►

--- src/flat_wrapper.sv ---
// flat-port wrapper written by rule: the top's interface ports become plain ports
module hazard_ctrl_flat 
#(
  parameter int unsigned FREEZE_MAX = 255
)
  (clk, rst, hz_id_rs, hz_id_rt, hz_ex_rs, hz_ex_rt, hz_ex_dest, hz_ex_memread, hz_mem_dest, hz_mem_regwrite, hz_mem_branch, hz_mem_zero, hz_wb_dest, hz_wb_regwrite, hz_mem_wait, hz_pc_write, hz_ifid_write, hz_idex_write, hz_exmem_write, hz_idex_bubble, hz_ifid_flush, hz_idex_flush, hz_exmem_flush, hz_pc_src, hz_fwd_a, hz_fwd_b, hz_freeze_timeout, hz_stall_cnt, hz_flush_cnt, hz_freeze_cnt);
  hazard_ctrl_if hz_i ();
  input logic clk;
  input logic rst;
  input wire logic [$bits(hz_i.id_rs)-1:0] hz_id_rs;
  input wire logic [$bits(hz_i.id_rt)-1:0] hz_id_rt;
  input wire logic [$bits(hz_i.ex_rs)-1:0] hz_ex_rs;
  input wire logic [$bits(hz_i.ex_rt)-1:0] hz_ex_rt;
  input wire logic [$bits(hz_i.ex_dest)-1:0] hz_ex_dest;
  input wire logic [$bits(hz_i.ex_memread)-1:0] hz_ex_memread;
  input wire logic [$bits(hz_i.mem_dest)-1:0] hz_mem_dest;
  input wire logic [$bits(hz_i.mem_regwrite)-1:0] hz_mem_regwrite;
  input wire logic [$bits(hz_i.mem_branch)-1:0] hz_mem_branch;
  input wire logic [$bits(hz_i.mem_zero)-1:0] hz_mem_zero;
  input wire logic [$bits(hz_i.wb_dest)-1:0] hz_wb_dest;
  input wire logic [$bits(hz_i.wb_regwrite)-1:0] hz_wb_regwrite;
  input wire logic [$bits(hz_i.mem_wait)-1:0] hz_mem_wait;
  output wire logic [$bits(hz_i.pc_write)-1:0] hz_pc_write;
  output wire logic [$bits(hz_i.ifid_write)-1:0] hz_ifid_write;
  output wire logic [$bits(hz_i.idex_write)-1:0] hz_idex_write;
  output wire logic [$bits(hz_i.exmem_write)-1:0] hz_exmem_write;
  output wire logic [$bits(hz_i.idex_bubble)-1:0] hz_idex_bubble;
  output wire logic [$bits(hz_i.ifid_flush)-1:0] hz_ifid_flush;
  output wire logic [$bits(hz_i.idex_flush)-1:0] hz_idex_flush;
  output wire logic [$bits(hz_i.exmem_flush)-1:0] hz_exmem_flush;
  output wire logic [$bits(hz_i.pc_src)-1:0] hz_pc_src;
  output wire logic [$bits(hz_i.fwd_a)-1:0] hz_fwd_a;
  output wire logic [$bits(hz_i.fwd_b)-1:0] hz_fwd_b;
  output wire logic [$bits(hz_i.freeze_timeout)-1:0] hz_freeze_timeout;
  output wire logic [$bits(hz_i.stall_cnt)-1:0] hz_stall_cnt;
  output wire logic [$bits(hz_i.flush_cnt)-1:0] hz_flush_cnt;
  output wire logic [$bits(hz_i.freeze_cnt)-1:0] hz_freeze_cnt;
  assign hz_i.id_rs = hz_id_rs;
  assign hz_i.id_rt = hz_id_rt;
  assign hz_i.ex_rs = hz_ex_rs;
  assign hz_i.ex_rt = hz_ex_rt;
  assign hz_i.ex_dest = hz_ex_dest;
  assign hz_i.ex_memread = hz_ex_memread;
  assign hz_i.mem_dest = hz_mem_dest;
  assign hz_i.mem_regwrite = hz_mem_regwrite;
  assign hz_i.mem_branch = hz_mem_branch;
  assign hz_i.mem_zero = hz_mem_zero;
  assign hz_i.wb_dest = hz_wb_dest;
  assign hz_i.wb_regwrite = hz_wb_regwrite;
  assign hz_i.mem_wait = hz_mem_wait;
  assign hz_pc_write = hz_i.pc_write;
  assign hz_ifid_write = hz_i.ifid_write;
  assign hz_idex_write = hz_i.idex_write;
  assign hz_exmem_write = hz_i.exmem_write;
  assign hz_idex_bubble = hz_i.idex_bubble;
  assign hz_ifid_flush = hz_i.ifid_flush;
  assign hz_idex_flush = hz_i.idex_flush;
  assign hz_exmem_flush = hz_i.exmem_flush;
  assign hz_pc_src = hz_i.pc_src;
  assign hz_fwd_a = hz_i.fwd_a;
  assign hz_fwd_b = hz_i.fwd_b;
  assign hz_freeze_timeout = hz_i.freeze_timeout;
  assign hz_stall_cnt = hz_i.stall_cnt;
  assign hz_flush_cnt = hz_i.flush_cnt;
  assign hz_freeze_cnt = hz_i.freeze_cnt;
  hazard_ctrl #(.FREEZE_MAX(FREEZE_MAX)) u_core (.clk(clk), .rst(rst), .hz(hz_i));
endmodule
<file path="src/rtl/inst_mem_loader_pkg.sv">
// Shared types and constants for the boot-time instruction memory loader.
// Holds the FSM state encoding, program size limit and checksum width.
package inst_mem_loader_pkg;

    localparam int MAX_WORDS = 64;
    localparam int CSUM_W    = 8;
    localparam int BYTE_W    = 8;

    typedef enum logic [2:0] {
        IDLE,
        LEN,
        DATA,
        CSUM,
        DONE
    } state_t;

endpackage

</file>
<file path="src/rtl/inst_mem_loader_if.sv">
// Byte-stream input, instruction memory write port and status of the loader.
// master drives the stream and start; slave is the loader itself.
interface inst_mem_loader_if
    import inst_mem_loader_pkg::*;
#(
    parameter int ADDR_W = 8
);

    logic              start;
    logic              in_valid;
    logic [BYTE_W-1:0] in_data;
    logic              in_ready;
    logic              mem_we;
    logic [ADDR_W-1:0] mem_addr;
    logic [BYTE_W-1:0] mem_wdata;
    logic              cpu_hold;
    logic              load_done;
    logic              load_err;

    modport master (
        output start, in_valid, in_data,
        input  in_ready, mem_we, mem_addr, mem_wdata,
        input  cpu_hold, load_done, load_err
    );

    modport slave (
        input  start, in_valid, in_data,
        output in_ready, mem_we, mem_addr, mem_wdata,
        output cpu_hold, load_done, load_err
    );

endinterface

</file>
<file path="src/rtl/inst_mem_loader.sv">
// Loads a length-prefixed, XOR-checksummed program into instruction memory
// one byte at a time, holding the CPU until the load completes.
module inst_mem_loader
    import inst_mem_loader_pkg::*;
#(
    parameter int MAX_WORDS = inst_mem_loader_pkg::MAX_WORDS,
    parameter int ADDR_W    = 8
) (
    input logic              clk,
    input logic              rst,
    inst_mem_loader_if.slave bus
);

    // One extra bit so a full-size program ends at 4*MAX_WORDS, not 0.
    localparam int CNT_W = $clog2(4 * MAX_WORDS + 1);
    localparam logic [BYTE_W-1:0] MAX_N = BYTE_W'(MAX_WORDS);

    state_t            state_q, state_d;
    logic [CNT_W-1:0]  cnt_q, cnt_d;
    logic [CNT_W-1:0]  total_q, total_d;
    logic [CSUM_W-1:0] csum_q, csum_d;
    logic              err_q, err_d;
    logic              we_q, we_d;
    logic [ADDR_W-1:0] addr_q, addr_d;
    logic [BYTE_W-1:0] wdata_q, wdata_d;

    logic busy;
    logic acc;

    assign busy = (state_q == LEN) || (state_q == DATA) || (state_q == CSUM);
    assign acc  = bus.in_valid && busy;

    assign bus.in_ready  = busy;
    assign bus.cpu_hold  = busy || we_q;
    assign bus.load_done = (state_q == DONE);
    assign bus.load_err  = err_q;
    assign bus.mem_we    = we_q;
    assign bus.mem_addr  = addr_q;
    assign bus.mem_wdata = wdata_q;

    always_ff @(posedge clk or posedge rst) begin
        if (rst) begin
            state_q <= IDLE;
            cnt_q   <= '0;
            total_q <= '0;
            csum_q  <= '0;
            err_q   <= 1'b0;
            we_q    <= 1'b0;
            addr_q  <= '0;
            wdata_q <= '0;
        end else begin
            state_q <= state_d;
            cnt_q   <= cnt_d;
            total_q <= total_d;
            csum_q  <= csum_d;
            err_q   <= err_d;
            we_q    <= we_d;
            addr_q  <= addr_d;
            wdata_q <= wdata_d;
        end
    end

    always_comb begin
        state_d = state_q;
        cnt_d   = cnt_q;
        total_d = total_q;
        csum_d  = csum_q;
        err_d   = err_q;
        we_d    = 1'b0;
        addr_d  = addr_q;
        wdata_d = wdata_q;
        unique case (state_q)
            IDLE, DONE: begin
                if (bus.start) begin
                    state_d = LEN;
                    cnt_d   = '0;
                    csum_d  = '0;
                    err_d   = 1'b0;
                end
            end
            LEN: begin
                if (acc) begin
                    if (bus.in_data == '0 || bus.in_data > MAX_N) begin
                        state_d = DONE;
                        err_d   = 1'b1;
                    end else begin
                        total_d = CNT_W'({bus.in_data, 2'b00});
                        state_d = DATA;
                    end
                end
            end
            DATA: begin
                if (acc) begin
                    we_d    = 1'b1;
                    addr_d  = ADDR_W'(cnt_q);
                    wdata_d = bus.in_data;
                    csum_d  = csum_q ^ bus.in_data;
                    cnt_d   = cnt_q + CNT_W'(1);
                    if (cnt_q + CNT_W'(1) == total_q) begin
                        state_d = CSUM;
                    end
                end
            end
            CSUM: begin
                if (acc) begin
                    state_d = DONE;
                    err_d   = (bus.in_data != csum_q);
                end
            end
            default: state_d = IDLE;
        endcase
    end

endmodule

</file>
<file path="src/flat_wrapper.sv">
// flat-port wrapper written by rule: the top's interface ports become plain ports
module inst_mem_loader_flat import inst_mem_loader_pkg::*;
#(
    parameter int MAX_WORDS = inst_mem_loader_pkg::MAX_WORDS,
    parameter int ADDR_W    = 8
)
  (clk, rst, bus_start, bus_in_valid, bus_in_data, bus_in_ready, bus_mem_we, bus_mem_addr, bus_mem_wdata, bus_cpu_hold, bus_load_done, bus_load_err);
  inst_mem_loader_if #(.ADDR_W(ADDR_W)) bus_i ();
  input logic clk;
  input logic rst;
  input wire logic [$bits(bus_i.start)-1:0] bus_start;
  input wire logic [$bits(bus_i.in_valid)-1:0] bus_in_valid;
  input wire logic [$bits(bus_i.in_data)-1:0] bus_in_data;
  output wire logic [$bits(bus_i.in_ready)-1:0] bus_in_ready;
  output wire logic [$bits(bus_i.mem_we)-1:0] bus_mem_we;
  output wire logic [$bits(bus_i.mem_addr)-1:0] bus_mem_addr;
  output wire logic [$bits(bus_i.mem_wdata)-1:0] bus_mem_wdata;
  output wire logic [$bits(bus_i.cpu_hold)-1:0] bus_cpu_hold;
  output wire logic [$bits(bus_i.load_done)-1:0] bus_load_done;
  output wire logic [$bits(bus_i.load_err)-1:0] bus_load_err;
  assign bus_i.start = bus_start;
  assign bus_i.in_valid = bus_in_valid;
  assign bus_i.in_data = bus_in_data;
  assign bus_in_ready = bus_i.in_ready;
  assign bus_mem_we = bus_i.mem_we;
  assign bus_mem_addr = bus_i.mem_addr;
  assign bus_mem_wdata = bus_i.mem_wdata;
  assign bus_cpu_hold = bus_i.cpu_hold;
  assign bus_load_done = bus_i.load_done;
  assign bus_load_err = bus_i.load_err;
  inst_mem_loader #(.MAX_WORDS(MAX_WORDS), .ADDR_W(ADDR_W)) u_core (.clk(clk), .rst(rst), .bus(bus_i));
endmodule
</file>
### src/rtl/mips_instr_writer.sv
// ---------------------------------------------------------------------------
// mips_instr_writer
// Accepts decoded MIPS field bundles over a valid/ready handshake, encodes
// each into a 32-bit instruction and writes the words to consecutive
// instruction-memory addresses starting at a base latched on start.
// Ports:
//   clk, rst_n               clock; synchronous active-low reset
//   start, base_addr, length session start pulse, first byte address, words
//   in_valid / in_ready      field bundle handshake
//   fmt ... target           decoded instruction fields
//   mem_we, mem_addr,
//   mem_wdata, mem_ready     memory write port (held until mem_ready)
//   busy, done, err          status: active, one-cycle completion, sticky
//                            illegal-format flag
//   words_written            words committed in the current session
// ---------------------------------------------------------------------------
module mips_instr_writer
    import mips_isa_pkg::*;
#(
    parameter int ADDR_W = 32,
    parameter int CNT_W  = 16
) (
    input  logic              clk,
    input  logic              rst_n,
    input  logic              start,
    input  logic [ADDR_W-1:0] base_addr,
    input  logic [CNT_W-1:0]  length,
    input  logic              in_valid,
    output logic              in_ready,
    input  logic [1:0]        fmt,
    input  logic [5:0]        opcode,
    input  logic [4:0]        rs,
    input  logic [4:0]        rt,
    input  logic [4:0]        rd,
    input  logic [4:0]        shamt,
    input  logic [5:0]        funct,
    input  logic [15:0]       imm,
    input  logic [25:0]       target,
    output logic              mem_we,
    output logic [ADDR_W-1:0] mem_addr,
    output logic [31:0]       mem_wdata,
    input  logic              mem_ready,
    output logic              busy,
    output logic              done,
    output logic              err,
    output logic [CNT_W-1:0]  words_written
);

    localparam logic [CNT_W-1:0]  CNT_ZERO  = {CNT_W{1'b0}};
    localparam logic [CNT_W-1:0]  CNT_ONE   = CNT_W'(32'd1);
    localparam logic [CNT_W-1:0]  CNT_MAX   = {CNT_W{1'b1}};
    localparam logic [ADDR_W-1:0] ADDR_ZERO = {ADDR_W{1'b0}};
    localparam logic [ADDR_W-1:0] ADDR_STEP = ADDR_W'(32'd4);

    state_t             state_r;
    logic [CNT_W-1:0]   remaining_r;
    logic [31:0]        pack_word_s;
    logic               pack_illegal_s;

    mips_instr_pack u_pack (
        .fmt     (fmt),
        .opcode  (opcode),
        .rs      (rs),
        .rt      (rt),
        .rd      (rd),
        .shamt   (shamt),
        .funct   (funct),
        .imm     (imm),
        .target  (target),
        .word    (pack_word_s),
        .illegal (pack_illegal_s)
    );

    // Session FSM; every output is registered and updated alongside the state
    always_ff @(posedge clk) begin
        if (!rst_n) begin
            state_r       <= ST_IDLE;
            remaining_r   <= CNT_ZERO;
            in_ready      <= 1'b0;
            mem_we        <= 1'b0;
            mem_addr      <= ADDR_ZERO;
            mem_wdata     <= 32'h0000_0000;
            busy          <= 1'b0;
            done          <= 1'b0;
            err           <= 1'b0;
            words_written <= CNT_ZERO;
        end else begin
            case (state_r)
                ST_IDLE: begin
                    done   <= 1'b0;
                    mem_we <= 1'b0;
                    if (start) begin
                        mem_addr      <= base_addr;
                        remaining_r   <= length;
                        err           <= 1'b0;
                        words_written <= CNT_ZERO;
                        busy          <= 1'b1;
                        if (length == CNT_ZERO) begin
                            // Empty session: report completion right away
                            state_r  <= ST_DONE;
                            done     <= 1'b1;
                            in_ready <= 1'b0;
                        end else begin
                            state_r  <= ST_ACCEPT;
                            in_ready <= 1'b1;
                        end
                    end else begin
                        state_r  <= ST_IDLE;
                        busy     <= 1'b0;
                        in_ready <= 1'b0;
                    end
                end
                ST_ACCEPT: begin
                    if (in_valid && in_ready) begin
                        if (pack_illegal_s) begin
                            // Bundle is swallowed; address and count untouched
                            err     <= 1'b1;
                            state_r <= ST_ACCEPT;
                        end else begin
                            mem_wdata <= pack_word_s;
                            mem_we    <= 1'b1;
                            in_ready  <= 1'b0;
                            state_r   <= ST_WRITE;
                        end
                    end else begin
                        state_r <= ST_ACCEPT;
                    end
                end
                ST_WRITE: begin
                    if (mem_ready) begin
                        mem_we      <= 1'b0;
                        mem_addr    <= mem_addr + ADDR_STEP;
                        remaining_r <= remaining_r - CNT_ONE;
                        if (words_written != CNT_MAX) begin
                            words_written <= words_written + CNT_ONE;
                        end else begin
                            words_written <= CNT_MAX;
                        end
                        if (remaining_r == CNT_ONE) begin
                            state_r <= ST_DONE;
                            done    <= 1'b1;
                        end else begin
                            state_r  <= ST_ACCEPT;
                            in_ready <= 1'b1;
                        end
                    end else begin
                        // Hold address/data/strobe until memory takes the word
                        state_r <= ST_WRITE;
                    end
                end
                ST_DONE: begin
                    done     <= 1'b0;
                    busy     <= 1'b0;
                    in_ready <= 1'b0;
                    mem_we   <= 1'b0;
                    state_r  <= ST_IDLE;
                end
                default: begin
                    state_r  <= ST_IDLE;
                    in_ready <= 1'b0;
                    mem_we   <= 1'b0;
                    busy     <= 1'b0;
                    done     <= 1'b0;
                end
            endcase
        end
    end

endmodule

◄

> **Description of the task**
Starting at the first line of the material above, reproduce each line exactly up to and including the line with "input wire logic [$bits(hz_i.mem_wait)-1:0]".

> **Result of the exercise**
--- src/flat_wrapper.sv ---
// flat-port wrapper written by rule: the top's interface ports become plain ports
module hazard_ctrl_flat 
#(
  parameter int unsigned FREEZE_MAX = 255
)
  (clk, rst, hz_id_rs, hz_id_rt, hz_ex_rs, hz_ex_rt, hz_ex_dest, hz_ex_memread, hz_mem_dest, hz_mem_regwrite, hz_mem_branch, hz_mem_zero, hz_wb_dest, hz_wb_regwrite, hz_mem_wait, hz_pc_write, hz_ifid_write, hz_idex_write, hz_exmem_write, hz_idex_bubble, hz_ifid_flush, hz_idex_flush, hz_exmem_flush, hz_pc_src, hz_fwd_a, hz_fwd_b, hz_freeze_timeout, hz_stall_cnt, hz_flush_cnt, hz_freeze_cnt);
  hazard_ctrl_if hz_i ();
  input logic clk;
  input logic rst;
  input wire logic [$bits(hz_i.id_rs)-1:0] hz_id_rs;
  input wire logic [$bits(hz_i.id_rt)-1:0] hz_id_rt;
  input wire logic [$bits(hz_i.ex_rs)-1:0] hz_ex_rs;
  input wire logic [$bits(hz_i.ex_rt)-1:0] hz_ex_rt;
  input wire logic [$bits(hz_i.ex_dest)-1:0] hz_ex_dest;
  input wire logic [$bits(hz_i.ex_memread)-1:0] hz_ex_memread;
  input wire logic [$bits(hz_i.mem_dest)-1:0] hz_mem_dest;
  input wire logic [$bits(hz_i.mem_regwrite)-1:0] hz_mem_regwrite;
  input wire logic [$bits(hz_i.mem_branch)-1:0] hz_mem_branch;
  input wire logic [$bits(hz_i.mem_zero)-1:0] hz_mem_zero;
  input wire logic [$bits(hz_i.wb_dest)-1:0] hz_wb_dest;
  input wire logic [$bits(hz_i.wb_regwrite)-1:0] hz_wb_regwrite;
  input wire logic [$bits(hz_i.mem_wait)-1:0] hz_mem_wait;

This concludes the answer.